### PROBLEM REQUIREMENTS
Only certain lines below are wanted: those starting at the line containing "typedef enum logic" and ending at the line containing "assign selec_mux = modo;", both included, each retyped exactly.

________

### src/rtl/ctrl_escala_datapath.sv
// ---------------------------------------------------------------------------
// ctrl_escala_datapath
//
// Sequencing controller for the pixel-scaling datapath. Walks the source
// image in raster order, presents each ROM address, strobes the datapath,
// and hands every output pixel to the VGA side with a valid/ready handshake.
// Supported modes: 00 decimation, 01 2x2 average, 10 2x replication.
//
// Ports:
//   clk            system clock, all state on rising edge
//   rst            asynchronous active-high reset
//   start          one-cycle command strobe, accepted only when idle
//   opcode[1:0]    operation mode, latched on an accepted start (11 = error)
//   saida_pronta   downstream ready for the current output pixel
//   rom_addr       source pixel address, lin*LARGURA+col
//   entrada_valida ROM data valid this cycle (datapath write/shift)
//   enable_cnt     advance datapath x/y counters
//   captura_pixel  load replication register instead of the window
//   selec_mux[1:0] datapath output select (latched mode)
//   saida_valida   output pixel valid toward VGA
//   busy           controller is running a frame
//   done           one-cycle pulse at end of frame
//   erro           one-cycle pulse on start with the reserved opcode
// ---------------------------------------------------------------------------
module ctrl_escala_datapath #(
    parameter int LARGURA = 320,
    parameter int ALTURA  = 240,
    parameter int ADDR_W  = 17
) (
    input  logic              clk,
    input  logic              rst,
    input  logic              start,
    input  logic [1:0]        opcode,
    input  logic              saida_pronta,
    output logic [ADDR_W-1:0] rom_addr,
    output logic              entrada_valida,
    output logic              enable_cnt,
    output logic              captura_pixel,
    output logic [1:0]        selec_mux,
    output logic              saida_valida,
    output logic              busy,
    output logic              done,
    output logic              erro
);

    localparam int CW = (LARGURA > 1) ? $clog2(LARGURA) : 1;
    localparam int LW = (ALTURA  > 1) ? $clog2(ALTURA)  : 1;

    localparam logic [CW-1:0]     COL_MAX  = CW'(LARGURA - 1);
    localparam logic [LW-1:0]     LIN_MAX  = LW'(ALTURA - 1);
    localparam logic [ADDR_W-1:0] ROW_STEP = ADDR_W'(LARGURA);

    localparam logic [1:0] MODO_DEC = 2'b00;
    localparam logic [1:0] MODO_MED = 2'b01;
    localparam logic [1:0] MODO_REP = 2'b10;
    localparam logic [1:0] MODO_RES = 2'b11;

    typedef enum logic [2:0] {
        IDLE,
        LE,
        DADO,
        EMITE,
        EMITE2,
        AVANCA,
        FIM
    } state_t;

    state_t            state;
    logic [CW-1:0]     col;
    logic [LW-1:0]     lin;
    logic              pass;      // replication: 0 = first read of row, 1 = re-read
    logic [1:0]        modo;
    logic [ADDR_W-1:0] row_base;  // lin*LARGURA kept incrementally, no multiplier
    logic              emite;

    // The selector follows the latched mode for the whole frame.
    assign selec_mux = modo;

    // Emit decision for the pixel currently in DADO. In average mode the
    // window is complete only at the odd/odd corner of each 2x2 block.
    always_comb begin
        emite = 1'b0;
        case (modo)
            MODO_DEC: emite = ~col[0] & ~lin[0];
            MODO_MED: emite =  col[0] &  lin[0];
            default:  emite = 1'b1;
        endcase
    end

    always_ff @(posedge clk or posedge rst) begin
        if (rst) begin
            state          <= IDLE;
            col            <= '0;
            lin            <= '0;
            pass           <= 1'b0;
            modo           <= MODO_DEC;
            row_base       <= '0;
            rom_addr       <= '0;
            entrada_valida <= 1'b0;
            enable_cnt     <= 1'b0;
            captura_pixel  <= 1'b0;
            saida_valida   <= 1'b0;
            busy           <= 1'b0;
            done           <= 1'b0;
            erro           <= 1'b0;
        end else begin
            // Single-cycle strobes default low; they are raised on entry
            // into the state in which they must be visible.
            entrada_valida <= 1'b0;
            enable_cnt     <= 1'b0;
            captura_pixel  <= 1'b0;
            done           <= 1'b0;
            erro           <= 1'b0;

            case (state)
                IDLE: begin
                    if (start) begin
                        if (opcode == MODO_RES) begin
                            erro <= 1'b1;
                        end else begin
                            modo     <= opcode;
                            col      <= '0;
                            lin      <= '0;
                            pass     <= 1'b0;
                            row_base <= '0;
                            rom_addr <= '0;
                            busy     <= 1'b1;
                            state    <= LE;
                        end
                    end
                end

                // Address is already on rom_addr; ROM data arrives next cycle.
                LE: begin
                    entrada_valida <= 1'b1;
                    // Second pass of a replicated row must not advance the
                    // datapath counters, so the frame sees exactly one pulse
                    // per source pixel.
                    enable_cnt     <= !((modo == MODO_REP) && pass);
                    captura_pixel  <= (modo == MODO_REP);
                    state          <= DADO;
                end

                DADO: begin
                    if (emite) begin
                        saida_valida <= 1'b1;
                        state        <= EMITE;
                    end else begin
                        state <= AVANCA;
                    end
                end

                EMITE: begin
                    if (saida_pronta) begin
                        if (modo == MODO_REP) begin
                            // valid stays high for the duplicate pixel
                            state <= EMITE2;
                        end else begin
                            saida_valida <= 1'b0;
                            state        <= AVANCA;
                        end
                    end
                end

                EMITE2: begin
                    if (saida_pronta) begin
                        saida_valida <= 1'b0;
                        state        <= AVANCA;
                    end
                end

                AVANCA: begin
                    if (col != COL_MAX) begin
                        col      <= col + 1'b1;
                        rom_addr <= rom_addr + 1'b1;
                        state    <= LE;
                    end else begin
                        col <= '0;
                        if ((modo == MODO_REP) && !pass) begin
                            // re-read the same row for the vertical copy
                            pass     <= 1'b1;
                            rom_addr <= row_base;
                            state    <= LE;
                        end else begin
                            pass <= 1'b0;
                            if (lin == LIN_MAX) begin
                                done  <= 1'b1;
                                state <= FIM;
                            end else begin
                                lin      <= lin + 1'b1;
                                row_base <= row_base + ROW_STEP;
                                rom_addr <= row_base + ROW_STEP;
                                state    <= LE;
                            end
                        end
                    end
                end

                FIM: begin
                    busy     <= 1'b0;
                    rom_addr <= '0;
                    state    <= IDLE;
                end

                default: begin
                    state <= IDLE;
                end
            endcase
        end
    end

endmodule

________

### EXERCISE ANSWER
    typedef enum logic [2:0] {
        IDLE,
        LE,
        DADO,
        EMITE,
        EMITE2,
        AVANCA,
        FIM
    } state_t;

    state_t            state;
    logic [CW-1:0]     col;
    logic [LW-1:0]     lin;
    logic              pass;      // replication: 0 = first read of row, 1 = re-read
    logic [1:0]        modo;
    logic [ADDR_W-1:0] row_base;  // lin*LARGURA kept incrementally, no multiplier
    logic              emite;

    // The selector follows the latched mode for the whole frame.
    assign selec_mux = modo;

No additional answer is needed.